No matter the focus, it’s a fact of privilege that privilege is unearned and unrecognized. I’ve always been white–so why would I recognize the privilege that brings me since it’s all I’ve ever known? It’s a lot like asking, “What’s it like to breathe?” It’s such a fundamental part of me, the question seems asinine at best.
But I’m not here to talk about race.
The key assumption in the ASB program is that we’d learn to recognize our unearned privilege that comes from living in the United States. I had no idea what this meant at first–and some days I wonder if maybe I still don’t–but I caught a glimpse of something like this in the ten days I was away.
It wasn’t until much later when I realized this adventure began before we left the moment I walked to Student Health and got vaccinated for all the diseases we might encounter abroad–diseases like typhoid and even malaria. Diseases that we don’t know much about in the U.S. because they’re pretty much unheard of in the United States.
Health. We’ve got it. We might argue over healthcare and subsidies and insurance rates, but at the end of the day, even for the uninsured, typhoid and malaria? Not a big concern.
And don’t even get me started on our living arrangements.
We stayed at Bol’s Guest House, a pretty colorful and beautiful place, right? Right. What you don’t see is how seventeen people stayed on the second floor. It might sound like I’m complaining, but I’m not–I loved Bol’s. It felt like home. But not like home in the U.S.
Here we have bedrooms for one, toilets and showers with temperature-controlled water, air conditioning and heat, electricity brighter than the sun, and a plethora of technology from miniscule phones to the massive, ethereal Internet permeating the space around us.
At Bol’s, we had none of this.
We slept easily three or four to a room in beds that were barely the size of our bodies, their wooden frames pushing into our backs, the blankets barely enough to keep out the cold as it seeped into the house at night. I’d wake shivering, clawing for more blankets, only to find none. Not to mention the mosquito net draped over me, not quite the shape of the bed, which meant I had to curl up uncomfortably more often than not.
Again, I’m not complaining. I’m merely describing. Despite the cold and minimal comfort, I rose well-rested every day, and I fell easily to sleep each night. Not having electronic distractions at hand is actually a great way to keep a healthy bedtime.
We like privacy in the U.S., but privacy is a privilege: We had two bathrooms, each with thin walls, so if there was something going on, everyone heard it. Just a fact of life, so we kept calm, moved on. The toilets didn’t have excellent plumbing, though, so we couldn’t actually flush the toilet paper–that was reserved for a bucket to the left. We were able to get a piece of wood to put over it, to help with the smell.
We had access to three showers, but most were hardly more than a cinder block box with a wooden door and a pipe above you.
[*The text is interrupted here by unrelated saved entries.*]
--- src/rtl/alu_pkg.sv ---
// Shared types and constants for the clocked 65C02-style ALU.
package alu_pkg;

  typedef enum logic [3:0] {
    ADC   = 4'd0,
    SBC   = 4'd1,
    AND   = 4'd2,
    ORA   = 4'd3,
    EOR   = 4'd4,
    ASL   = 4'd5,
    LSR   = 4'd6,
    ROL   = 4'd7,
    ROR   = 4'd8,
    INC   = 4'd9,
    DEC   = 4'd10,
    CMP   = 4'd11,
    BIT   = 4'd12,
    IXADD = 4'd13,
    PASS  = 4'd14
  } alu_op_t;

  // Bit positions inside the {N,V,Z,C} flag vectors
  localparam int FLG_N = 3;
  localparam int FLG_V = 2;
  localparam int FLG_Z = 1;
  localparam int FLG_C = 0;

  typedef enum logic [1:0] {
    IDLE = 2'd0,
    EXEC = 2'd1,
    ADJ  = 2'd2
  } state_t;

  // Which of {N,V,Z,C} an op writes; undefined codes behave as PASS.
  function automatic logic [3:0] flag_mask(input logic [3:0] op);
    case (op)
      ADC, SBC:                flag_mask = 4'b1111;
      ASL, LSR, ROL, ROR, CMP: flag_mask = 4'b1011;
      BIT:                     flag_mask = 4'b1110;
      IXADD:                   flag_mask = 4'b0001;
      default:                 flag_mask = 4'b1010;
    endcase
  endfunction

endpackage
The water was at a constant ice-cold temperature, one too cold to ever actually get used to. Not having hot water makes for a faster shower, but also dryer skin. Everything’s a compromise.
And all of this is a reflection of privilege.
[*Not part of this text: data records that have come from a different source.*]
--- src/rtl/axis_keep_packer.sv ---
// Repacks a TKEEP-qualified AXI-S stream (END = null beat with TLAST) into a dense
// stream without TKEEP, where TLAST sits on the last real symbol of each packet.
module axis_keep_packer #(
  parameter int SYMBOL_WIDTH = 8
) (
  input  logic                    i_clk,
  input  logic                    i_rst,
  input  logic                    i_s_axis_tvalid,
  output logic                    o_s_axis_tready,
  input  logic [SYMBOL_WIDTH-1:0] i_s_axis_tdata,
  input  logic                    i_s_axis_tkeep,
  input  logic                    i_s_axis_tlast,
  output logic                    o_m_axis_tvalid,
  input  logic                    i_m_axis_tready,
  output logic [SYMBOL_WIDTH-1:0] o_m_axis_tdata,
  output logic                    o_m_axis_tlast,
  output logic                    o_empty_pkt,
  output logic                    o_null_beat
);

  typedef struct packed {
    logic                    vld;
    logic                    last;
    logic [SYMBOL_WIDTH-1:0] data;
  } slot_t;

  // h_q holds a symbol until the next beat tells us whether it ends the packet
  slot_t h_q, h_d;
  slot_t o_q, o_d;
  logic  empty_q, empty_d;
  logic  null_q, null_d;

  logic o_free, h_done, flush, acc;

  assign o_free          = !o_q.vld || i_m_axis_tready;
  assign h_done          = h_q.vld && h_q.last;
  assign flush           = h_done && o_free;
  assign o_s_axis_tready = o_free && !h_done;
  assign acc             = i_s_axis_tvalid && o_s_axis_tready;

  always_comb begin
    h_d     = h_q;
    o_d     = o_q;
    empty_d = 1'b0;
    null_d  = 1'b0;
    if (o_q.vld && i_m_axis_tready) o_d.vld = 1'b0;
    if (flush) begin
      o_d      = '{vld: 1'b1, last: 1'b1, data: h_q.data};
      h_d.vld  = 1'b0;
      h_d.last = 1'b0;
    end else if (acc) begin
      case ({i_s_axis_tkeep, i_s_axis_tlast})
        2'b10: begin
          if (h_q.vld) o_d = '{vld: 1'b1, last: 1'b0, data: h_q.data};
          h_d = '{vld: 1'b1, last: 1'b0, data: i_s_axis_tdata};
        end
        2'b11: begin
          if (h_q.vld) begin
            // both symbols are resolved; the held one goes now, this one flushes next
            o_d = '{vld: 1'b1, last: 1'b0, data: h_q.data};
            h_d = '{vld: 1'b1, last: 1'b1, data: i_s_axis_tdata};
          end else begin
            o_d = '{vld: 1'b1, last: 1'b1, data: i_s_axis_tdata};
          end
        end
        2'b01: begin
          if (h_q.vld) begin
            o_d      = '{vld: 1'b1, last: 1'b1, data: h_q.data};
            h_d.vld  = 1'b0;
            h_d.last = 1'b0;
          end else begin
            empty_d = 1'b1;
          end
        end
        default: null_d = 1'b1;
      endcase
    end
  end

  always_ff @(posedge i_clk) begin
    if (i_rst) begin
      h_q     <= '0;
      o_q     <= '0;
      empty_q <= 1'b0;
      null_q  <= 1'b0;
    end else begin
      h_q     <= h_d;
      o_q     <= o_d;
      empty_q <= empty_d;
      null_q  <= null_d;
    end
  end

  assign o_m_axis_tvalid = o_q.vld;
  assign o_m_axis_tdata  = o_q.data;
  assign o_m_axis_tlast  = o_q.last;
  assign o_empty_pkt     = empty_q;
  assign o_null_beat     = null_q;

endmodule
I feel the constant need to keep asserting that these comments are not complaints–far from it they may be, they’re so contrary to what we’re used to in the United States that they just feel negative even when I don’t intend them to be.
And that’s privilege.
We take each of these things for granted–open houses with privacy for all, toilets that flush away everything, comfortable beds and air conditioning–that simply saying you’ve had to go without sounds like complaining, even if it’s all in describing one of the most amazing, significant experiences you’ve ever had.
The point isn’t to say “I’ve got this, so let’s get rid of it,” but to recognize that it’s there. No one’s going to strip away–either by want or by capability–every layer of privilege they possess, but we can each recognize how who we are (and sometimes what we are) gives us an unearned advantage over others–and then use it, not to take advantage of others, but to become better people.
It’s hard to define “better people” in a particular sense, since for everyone it’ll be something different. I’m trying to be more cognizant of others, more respectful of our differences and more mindful of the things I’ve been given that maybe others haven’t. But for the others on my trip? For you? The rest of us? There’s no telling.
This is only the beginning of the conversation.
The first step, as they always seem to say, is admitting you have a problem–and though privilege isn’t necessarily a problem, the first step is still recognizing it’s there, it’s ours, and it’s not going away just because we don’t want to deal with it.
My trip to Belize ended months ago, and trying to make sense of privilege–and trying to make sense of what to do with it when it makes sense–is an ongoing adventure. It’s a process, a state of becoming, and it’s a journey that won’t soon end–at least for me.
And though the trip might be over, the question always lingers.
What do I do now? How can I take this experience and make it my life?
How will you?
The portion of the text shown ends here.